What security risk is webpack-dev-server
trying to mitigate by enforcing specific Host
header values?
By default, webpack-dev-server
only allows connections whose Host
header specifies a local loopback address (localhost
, 127.0.0.1
, etc). All other hosts get this response: "Invalid Host header". But of course the --allowed-hosts
/allowedHosts
configuration allows this restriction to be broadened.
This appears to be based solely on the Host
header. I can set a custom Host header with curl, and the request succeeds:
curl -X GET -H "Host: http://0.0.0.0:9001/" http://me.internal.example.com:9001/
So I'm curious — if allowedHosts
doesn't prevent connections from curl or other custom user agents, what problem does it solve? It seems aimed only at normal users using normal browsers, to protect them from a site served at the wrong host. But a Man-In-The-Middle attack could just as easily proxy the connection and override the Host header.
To prevent MITM attacks, you'd use https (with a certificate that's trusted by the browser). But in that case, the certificate would seem to mitigate the MITM attack by itself.
I'm sure I'm missing something, so any further explanation is appreciated.
Short version:
The attack is: An evil website reads data from your local webpack-dev-server using AJAX.
Long version:
This is the normal security mechanism that is used with websockets.

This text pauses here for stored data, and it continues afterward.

<file path="src/rtl/prop_sweep_ctrl.sv">
// prop_sweep_ctrl: drives the capability property-check bank with a reproducible
// stream of test vectors (four directed corners, then LFSR-derived), samples the
// bank's per-property results LAT cycles later and records masked failures.
module prop_sweep_ctrl #(
    parameter int          LAT   = 1,
    parameter int          NPROP = 8,
    parameter logic [31:0] SEED  = 32'h0000_0001
) (
    input  logic             CLK,
    input  logic             RST,
    input  logic             start,
    input  logic [31:0]      count,
    input  logic [NPROP-1:0] prop_mask,
    output logic             busy,
    output logic             done,
    output logic             vec_valid,
    output logic [31:0]      vec_base,
    output logic [31:0]      vec_len,
    output logic [31:0]      vec_addr,
    output logic [31:0]      vec_newBase,
    output logic [31:0]      vec_newLen,
    input  logic [NPROP-1:0] prop_ok,
    output logic [31:0]      fail_count,
    output logic             first_fail_valid,
    output logic [31:0]      first_fail_idx,
    output logic [NPROP-1:0] first_fail_props
);

    localparam logic [31:0] TAPS       = 32'h8020_0003;
    // Pipeline storage is at least one stage deep so LAT=0 still elaborates;
    // with LAT=0 the live vector tag is used directly instead.
    localparam int          PW         = (LAT == 0) ? 1 : LAT;
    localparam logic [2:0]  DRAIN_INIT = (LAT > 0) ? 3'(LAT - 1) : 3'd0;

    typedef enum logic [1:0] {
        S_IDLE  = 2'd0,
        S_ISSUE = 2'd1,
        S_DRAIN = 2'd2,
        S_DONE  = 2'd3
    } state_t;

    state_t             r_state;
    state_t             w_next;

    logic [31:0]        r_count;
    logic [NPROP-1:0]   r_mask;
    logic [31:0]        r_idx;
    logic [31:0]        r_lfsr;
    logic [2:0]         r_drain;

    logic [PW-1:0]      r_pv;
    logic [31:0]        r_pidx [PW];

    logic [31:0]        r_fail_count;
    logic               r_ff_valid;
    logic [31:0]        r_ff_idx;
    logic [NPROP-1:0]   r_ff_props;

    logic               w_accept;
    logic               w_last;
    logic [31:0]        w_lfsr_nxt;
    logic [31:0]        w_rot16;
    logic [31:0]        w_rot8;
    logic [31:0]        w_b;
    logic [31:0]        w_l;
    logic [31:0]        w_a;
    logic [31:0]        w_nb;
    logic [31:0]        w_nl;
    logic               w_al_v;
    logic [31:0]        w_al_idx;
    logic [NPROP-1:0]   w_fbits;
    logic               w_fail;

    assign w_accept   = (r_state == S_IDLE) && start;
    assign w_last     = (r_idx == r_count - 32'd1);
    assign w_lfsr_nxt = (r_lfsr >> 1) ^ (r_lfsr[0] ? TAPS : 32'd0);

    // State register
    always_ff @(posedge CLK) begin
        if (RST) r_state <= S_IDLE;
        else     r_state <= w_next;
    end

    // Next-state and status outputs
    always_comb begin
        w_next    = r_state;
        busy      = 1'b0;
        done      = 1'b0;
        vec_valid = 1'b0;
        case (r_state)
            S_IDLE: begin
                if (start) w_next = (count == 32'd0) ? S_DONE : S_ISSUE;
            end
            S_ISSUE: begin
                busy      = 1'b1;
                vec_valid = 1'b1;
                if (w_last) w_next = (LAT == 0) ? S_DONE : S_DRAIN;
            end
            S_DRAIN: begin
                busy = 1'b1;
                if (r_drain == 3'd0) w_next = S_DONE;
            end
            S_DONE: begin
                done   = 1'b1;
                w_next = S_IDLE;
            end
            default: w_next = S_IDLE;
        endcase
    end

    // Run bookkeeping: latched run parameters, vector index, LFSR, drain timer
    always_ff @(posedge CLK) begin
        if (RST) begin
            r_count <= 32'd0;
            r_mask  <= '0;
            r_idx   <= 32'd0;
            r_lfsr  <= SEED;
            r_drain <= 3'd0;
        end else if (w_accept) begin
            r_count <= count;
            r_mask  <= prop_mask;
            r_idx   <= 32'd0;
            r_lfsr  <= SEED;
        end else if (r_state == S_ISSUE) begin
            r_idx <= r_idx + 32'd1;
            // Directed corners do not consume LFSR states
            if (r_idx >= 32'd4) r_lfsr <= w_lfsr_nxt;
            if (w_last)         r_drain <= DRAIN_INIT;
        end else if (r_state == S_DRAIN) begin
            r_drain <= r_drain - 3'd1;
        end
    end

    // Vector generation: directed corners for idx 0..3, LFSR-derived after
    always_comb begin
        w_rot16 = {r_lfsr[15:0], r_lfsr[31:16]};
        w_rot8  = {r_lfsr[23:0], r_lfsr[31:24]};
        w_b     = r_lfsr;
        w_l     = w_rot16 >> r_lfsr[4:0];
        w_a     = r_lfsr + (w_rot8 >> r_lfsr[9:5]);
        w_nb    = r_lfsr + (r_lfsr >> r_lfsr[14:10]);
        w_nl    = w_l >> 1;
        case (r_idx)
            32'd0: begin
                w_b = 32'h0; w_l = 32'h0; w_a = 32'h0; w_nb = 32'h0; w_nl = 32'h0;
            end
            32'd1: begin
                w_b = 32'h0; w_l = 32'hFFFF_FFFF; w_a = 32'hFFFF_FFFF;
                w_nb = 32'h0; w_nl = 32'hFFFF_FFFF;
            end
            32'd2: begin
                w_b = 32'hFFFF_FFFF; w_l = 32'h1; w_a = 32'h0;
                w_nb = 32'hFFFF_FFFF; w_nl = 32'h0;
            end
            32'd3: begin
                w_b = 32'h8000_0000; w_l = 32'h8000_0000; w_a = 32'h7FFF_FFFF;
                w_nb = 32'h8000_0000; w_nl = 32'h1;
            end
            default: ;
        endcase
    end

    assign vec_base    = vec_valid ? w_b  : 32'd0;
    assign vec_len     = vec_valid ? w_l  : 32'd0;
    assign vec_addr    = vec_valid ? w_a  : 32'd0;
    assign vec_newBase = vec_valid ? w_nb : 32'd0;
    assign vec_newLen  = vec_valid ? w_nl : 32'd0;

    // Result tag pipeline: carries {valid, idx} to line up with prop_ok
    always_ff @(posedge CLK) begin
        if (RST) begin
            r_pv <= '0;
            for (int i = 0; i < PW; i++) r_pidx[i] <= 32'd0;
        end else begin
            r_pv[0]   <= vec_valid;
            r_pidx[0] <= r_idx;
            for (int i = 1; i < PW; i++) begin
                r_pv[i]   <= r_pv[i-1];
                r_pidx[i] <= r_pidx[i-1];
            end
        end
    end

    assign w_al_v   = (LAT == 0) ? vec_valid : r_pv[PW-1];
    assign w_al_idx = (LAT == 0) ? r_idx     : r_pidx[PW-1];
    assign w_fbits  = ~prop_ok & r_mask;
    assign w_fail   = w_al_v && (|w_fbits);

    // Failure recording: saturating count plus first failing vector
    always_ff @(posedge CLK) begin
        if (RST || w_accept) begin
            r_fail_count <= 32'd0;
            r_ff_valid   <= 1'b0;
            r_ff_idx     <= 32'd0;
            r_ff_props   <= '0;
        end else if (w_fail) begin
            if (r_fail_count != 32'hFFFF_FFFF) r_fail_count <= r_fail_count + 32'd1;
            if (!r_ff_valid) begin
                r_ff_valid <= 1'b1;
                r_ff_idx   <= w_al_idx;
                r_ff_props <= w_fbits;
            end
        end
    end

    assign fail_count       = r_fail_count;
    assign first_fail_valid = r_ff_valid;
    assign first_fail_idx   = r_ff_idx;
    assign first_fail_props = r_ff_props;

endmodule
</file>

The attack works like this: You are currently signed in on stackoverflow.com. An attacker sends you an email with a link: Hey, watch these cute kittens <a href="evil-attacker.com">here</a>
. Of course you immediately click the link. The page on evil-attacker.com contains a Javascript that connects to stackoverflow.com and writes answers in your name (because you are signed in) that make you look bad.
Stackoverflow.com could protect you against this kind of attack by checking that the Origin
header of the POST request that creates the answer is "stackoverflow.com". In this case it would be "evil-attacker.com" and the post would be rejected.

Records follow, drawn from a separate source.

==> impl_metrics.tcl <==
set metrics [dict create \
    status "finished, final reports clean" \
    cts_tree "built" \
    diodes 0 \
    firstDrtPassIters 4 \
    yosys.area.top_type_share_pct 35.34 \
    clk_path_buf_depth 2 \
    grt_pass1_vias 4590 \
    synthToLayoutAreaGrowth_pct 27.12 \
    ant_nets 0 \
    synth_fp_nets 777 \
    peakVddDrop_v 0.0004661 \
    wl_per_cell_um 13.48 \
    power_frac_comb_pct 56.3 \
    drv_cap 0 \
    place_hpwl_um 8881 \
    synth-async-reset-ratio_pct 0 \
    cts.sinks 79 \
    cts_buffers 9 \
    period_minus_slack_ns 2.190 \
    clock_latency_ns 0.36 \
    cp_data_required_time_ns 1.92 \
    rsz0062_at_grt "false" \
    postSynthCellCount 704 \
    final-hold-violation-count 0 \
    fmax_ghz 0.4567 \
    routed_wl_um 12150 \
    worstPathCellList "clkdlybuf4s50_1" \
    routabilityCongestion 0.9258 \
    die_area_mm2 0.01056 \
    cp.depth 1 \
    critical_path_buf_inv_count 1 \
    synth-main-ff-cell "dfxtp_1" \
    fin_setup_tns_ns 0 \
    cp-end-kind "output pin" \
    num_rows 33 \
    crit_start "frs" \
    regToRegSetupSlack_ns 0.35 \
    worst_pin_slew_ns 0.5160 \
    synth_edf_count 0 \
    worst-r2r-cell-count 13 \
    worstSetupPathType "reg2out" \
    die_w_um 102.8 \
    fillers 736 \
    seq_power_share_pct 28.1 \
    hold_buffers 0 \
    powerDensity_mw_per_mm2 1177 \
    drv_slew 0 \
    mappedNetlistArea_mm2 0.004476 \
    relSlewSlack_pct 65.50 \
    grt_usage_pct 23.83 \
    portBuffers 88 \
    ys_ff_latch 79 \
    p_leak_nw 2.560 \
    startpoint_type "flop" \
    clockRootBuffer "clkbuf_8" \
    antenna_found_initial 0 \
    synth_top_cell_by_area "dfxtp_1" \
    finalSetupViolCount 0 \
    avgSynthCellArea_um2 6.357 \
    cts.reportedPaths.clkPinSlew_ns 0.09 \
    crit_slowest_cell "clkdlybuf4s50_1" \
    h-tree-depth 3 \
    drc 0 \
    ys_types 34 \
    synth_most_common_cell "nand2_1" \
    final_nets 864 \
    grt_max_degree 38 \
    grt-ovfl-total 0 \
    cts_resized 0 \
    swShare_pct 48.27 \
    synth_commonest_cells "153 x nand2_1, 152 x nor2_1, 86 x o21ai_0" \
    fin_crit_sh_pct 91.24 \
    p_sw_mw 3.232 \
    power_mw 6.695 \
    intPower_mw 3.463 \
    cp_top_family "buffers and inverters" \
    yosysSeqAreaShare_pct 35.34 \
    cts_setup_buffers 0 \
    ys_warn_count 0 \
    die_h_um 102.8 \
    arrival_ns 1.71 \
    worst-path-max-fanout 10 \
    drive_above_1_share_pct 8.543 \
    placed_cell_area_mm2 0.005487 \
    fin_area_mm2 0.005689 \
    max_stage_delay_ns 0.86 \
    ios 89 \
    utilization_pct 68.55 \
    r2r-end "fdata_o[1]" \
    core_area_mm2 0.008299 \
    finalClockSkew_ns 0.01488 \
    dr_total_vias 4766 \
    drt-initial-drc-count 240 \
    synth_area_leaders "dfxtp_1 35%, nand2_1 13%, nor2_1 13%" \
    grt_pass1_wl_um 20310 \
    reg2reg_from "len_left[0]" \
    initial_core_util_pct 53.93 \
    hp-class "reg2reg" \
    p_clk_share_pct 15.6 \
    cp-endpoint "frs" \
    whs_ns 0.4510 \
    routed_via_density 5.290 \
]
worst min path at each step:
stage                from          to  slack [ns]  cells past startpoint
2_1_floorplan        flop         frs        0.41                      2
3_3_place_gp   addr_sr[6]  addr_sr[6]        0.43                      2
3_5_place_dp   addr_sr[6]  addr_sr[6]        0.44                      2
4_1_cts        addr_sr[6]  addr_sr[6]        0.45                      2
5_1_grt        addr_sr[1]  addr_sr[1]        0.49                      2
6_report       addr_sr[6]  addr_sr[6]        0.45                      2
File: src/rtl/systolic_array_nxn.sv
// systolic_array_nxn: NxN output-stationary systolic multiplier computing C = X*W, streamed in and out over valid/ready
module systolic_array_nxn #(
  parameter int N        = 4,
  parameter int BITWIDTH = 4,
  parameter int ACCWIDTH = 2*BITWIDTH + $clog2(N)
) (
  input  logic                clk,
  input  logic                reset_n,
  input  logic [BITWIDTH-1:0] data_in,
  input  logic                in_valid,
  output logic                in_ready,
  input  logic                signed_mode,
  input  logic                accumulate,
  output logic [ACCWIDTH-1:0] out_data,
  output logic                out_valid,
  input  logic                out_ready,
  output logic                out_last,
  output logic                busy
);
  localparam int NN = N*N;
  localparam int IW = $clog2(NN);
  localparam int TW = $clog2(3*N-2);

  typedef enum logic [2:0] {IDLE, LOAD_W, LOAD_X, COMPUTE, DRAIN} state_t;

  state_t state_q, state_d;
  logic [IW-1:0] idx_q;
  logic [TW-1:0] t_q;
  logic sm_q, am_q;
  logic [BITWIDTH-1:0] w_q [NN];
  logic [BITWIDTH-1:0] x_q [NN];
  logic [BITWIDTH-1:0] a_q [NN];
  logic [BITWIDTH-1:0] b_q [NN];
  logic [BITWIDTH-1:0] a_in [NN];
  logic [BITWIDTH-1:0] b_in [NN];
  logic [BITWIDTH-1:0] row_feed [N];
  logic [BITWIDTH-1:0] col_feed [N];
  logic [ACCWIDTH-1:0] acc_q [NN];
  logic beat, out_beat, idx_last, t_last;

  // product is exact in 2*BITWIDTH bits for either signedness, then extended per mode
  function automatic logic [ACCWIDTH-1:0] mul(input logic [BITWIDTH-1:0] a, input logic [BITWIDTH-1:0] b, input logic s);
    logic [2*BITWIDTH-1:0] p;
    p = {{BITWIDTH{s & a[BITWIDTH-1]}}, a} * {{BITWIDTH{s & b[BITWIDTH-1]}}, b};
    return {{(ACCWIDTH-2*BITWIDTH){s & p[2*BITWIDTH-1]}}, p};
  endfunction

  assign beat     = in_valid & in_ready;
  assign out_beat = out_valid & out_ready;
  assign idx_last = idx_q == IW'(NN-1);
  assign t_last   = t_q == TW'(3*N-3);

  always_ff @(posedge clk) begin
    if (!reset_n) state_q <= IDLE;
    else          state_q <= state_d;
  end

  always_comb begin
    state_d = state_q;
    case (state_q)
      IDLE:    if (beat) state_d = LOAD_W;
      LOAD_W:  if (beat && idx_last) state_d = LOAD_X;
      LOAD_X:  if (beat && idx_last) state_d = COMPUTE;
      COMPUTE: if (t_last) state_d = DRAIN;
      DRAIN:   if (out_beat && idx_last) state_d = IDLE;
      default: state_d = IDLE;
    endcase
  end

  always_comb begin
    in_ready  = reset_n & (state_q inside {IDLE, LOAD_W, LOAD_X});
    busy      = state_q != IDLE;
    out_valid = state_q == DRAIN;
    out_last  = out_valid & idx_last;
    out_data  = out_valid ? acc_q[idx_q] : '0;
  end

  // skewed edge feed: row i / column j lag by i / j cycles
  always_comb begin
    for (int i = 0; i < N; i++) begin
      row_feed[i] = '0;
      col_feed[i] = '0;
      for (int k = 0; k < N; k++)
        if (int'(t_q) == i + k) begin
          row_feed[i] = x_q[i*N+k];
          col_feed[i] = w_q[k*N+i];
        end
      a_in[i*N] = row_feed[i];
      b_in[i]   = col_feed[i];
      for (int j = 1; j < N; j++) begin
        a_in[i*N+j] = a_q[i*N+j-1];
        b_in[j*N+i] = b_q[(j-1)*N+i];
      end
    end
  end

  // one index serves W load (IDLE beat is W[0][0]), X load and drain
  always_ff @(posedge clk) begin
    if (!reset_n) begin
      idx_q <= '0;
      t_q   <= '0;
      sm_q  <= 1'b0;
      am_q  <= 1'b0;
      for (int k = 0; k < NN; k++) begin
        w_q[k]   <= '0;
        x_q[k]   <= '0;
        a_q[k]   <= '0;
        b_q[k]   <= '0;
        acc_q[k] <= '0;
      end
    end else begin
      if (beat && state_q == IDLE) begin
        sm_q <= signed_mode;
        am_q <= accumulate;
      end
      if (beat && state_q != LOAD_X) w_q[idx_q] <= data_in;
      if (beat && state_q == LOAD_X) x_q[idx_q] <= data_in;
      if (beat || out_beat) idx_q <= idx_last ? '0 : idx_q + 1'b1;
      if (beat && state_q == LOAD_X && idx_last) begin
        t_q <= '0;
        for (int k = 0; k < NN; k++) begin
          a_q[k] <= '0;
          b_q[k] <= '0;
          if (!am_q) acc_q[k] <= '0;
        end
      end
      if (state_q == COMPUTE) begin
        t_q <= t_q + 1'b1;
        for (int k = 0; k < NN; k++) begin
          a_q[k]   <= a_in[k];
          b_q[k]   <= b_in[k];
          acc_q[k] <= acc_q[k] + mul(a_in[k], b_in[k], sm_q);
        end
      end
    end
  end
endmodule
$ cat config.mk
export PLATFORM = sky130hd
export DESIGN_NAME = comp_window_tracker
export DESIGN_NICKNAME = d
export VERILOG_FILES = /design/src/rtl/comp_window_tracker.sv
export SDC_FILE = /design/constraint.sdc
export NUM_CORES = 1
export LEC_CHECK = 0
export BUFFER_PORTS_ARGS = -buffer_cell sky130_fd_sc_hd__clkbuf_2
export CAP_MARGIN = 20
export CELL_PAD_IN_SITES_DETAIL_PLACEMENT = 1
export CELL_PAD_IN_SITES_GLOBAL_PLACEMENT = 2
export CORE_UTILIZATION = 31
export CTS_CLUSTER_SIZE = 20
export DETAILED_ROUTE_END_ITERATION = 6
export MAX_ROUTING_LAYER = met4
export PLACE_DENSITY = 0.93
export SYNTH_ARGS = -nofsm -noshare
export SYNTH_HDL_FRONTEND = slang
export SYNTH_SLANG_ARGS = --single-unit
$ cat constraint.sdc
create_clock -name clk -period 4.65 [get_ports clk]
set_clock_uncertainty 0.15 [all_clocks]
set_input_delay 0.2325 -clock clk [delete_from_list [all_inputs] [get_ports clk]]
set_output_delay 0.2325 -clock clk [all_outputs]
set_load 0.01 [all_outputs]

But what if the Stackoverflow developers have been on holiday for many years and stackoverflow.com is not maintained any more - no one has implemented such a protection.
Luckily the browser developers were not on holiday and they implemented an additional type of protection - the same-origin policy. It just means that the browser will not allow evil-attacker.com to connect to stackoverflow.com (a different domain) to make malicious posts.

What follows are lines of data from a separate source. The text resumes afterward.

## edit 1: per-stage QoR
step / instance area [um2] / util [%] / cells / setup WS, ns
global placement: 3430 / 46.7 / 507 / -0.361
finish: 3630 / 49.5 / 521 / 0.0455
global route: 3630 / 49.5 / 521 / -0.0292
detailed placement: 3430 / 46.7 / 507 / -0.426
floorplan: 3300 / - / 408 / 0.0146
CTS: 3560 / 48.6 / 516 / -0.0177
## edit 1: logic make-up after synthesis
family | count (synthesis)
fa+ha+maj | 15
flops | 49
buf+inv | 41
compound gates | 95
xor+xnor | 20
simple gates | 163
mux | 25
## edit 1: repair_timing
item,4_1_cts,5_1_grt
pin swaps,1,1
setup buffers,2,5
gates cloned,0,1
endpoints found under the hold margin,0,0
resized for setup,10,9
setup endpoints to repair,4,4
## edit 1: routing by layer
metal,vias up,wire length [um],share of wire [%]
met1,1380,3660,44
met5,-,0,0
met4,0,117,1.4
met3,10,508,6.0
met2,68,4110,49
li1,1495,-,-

If Stackoverflow wants to allow certain websites to run actions in your name, for example to allow meta.stackoverflow.com to show your username from stackoverflow.com, they have to use CORS preflight requests.
Websockets are a new technology - there are no old (unmaintained) web sites that use websockets. Therefore there is no need for a same-origin policy to protect old web sites from such attacks.
So when the Websocket protocol was specified, they decided to use the simpler Origin
check described above.
For this to work, the Websocket server has to know from which origins it may be legitimately accessed.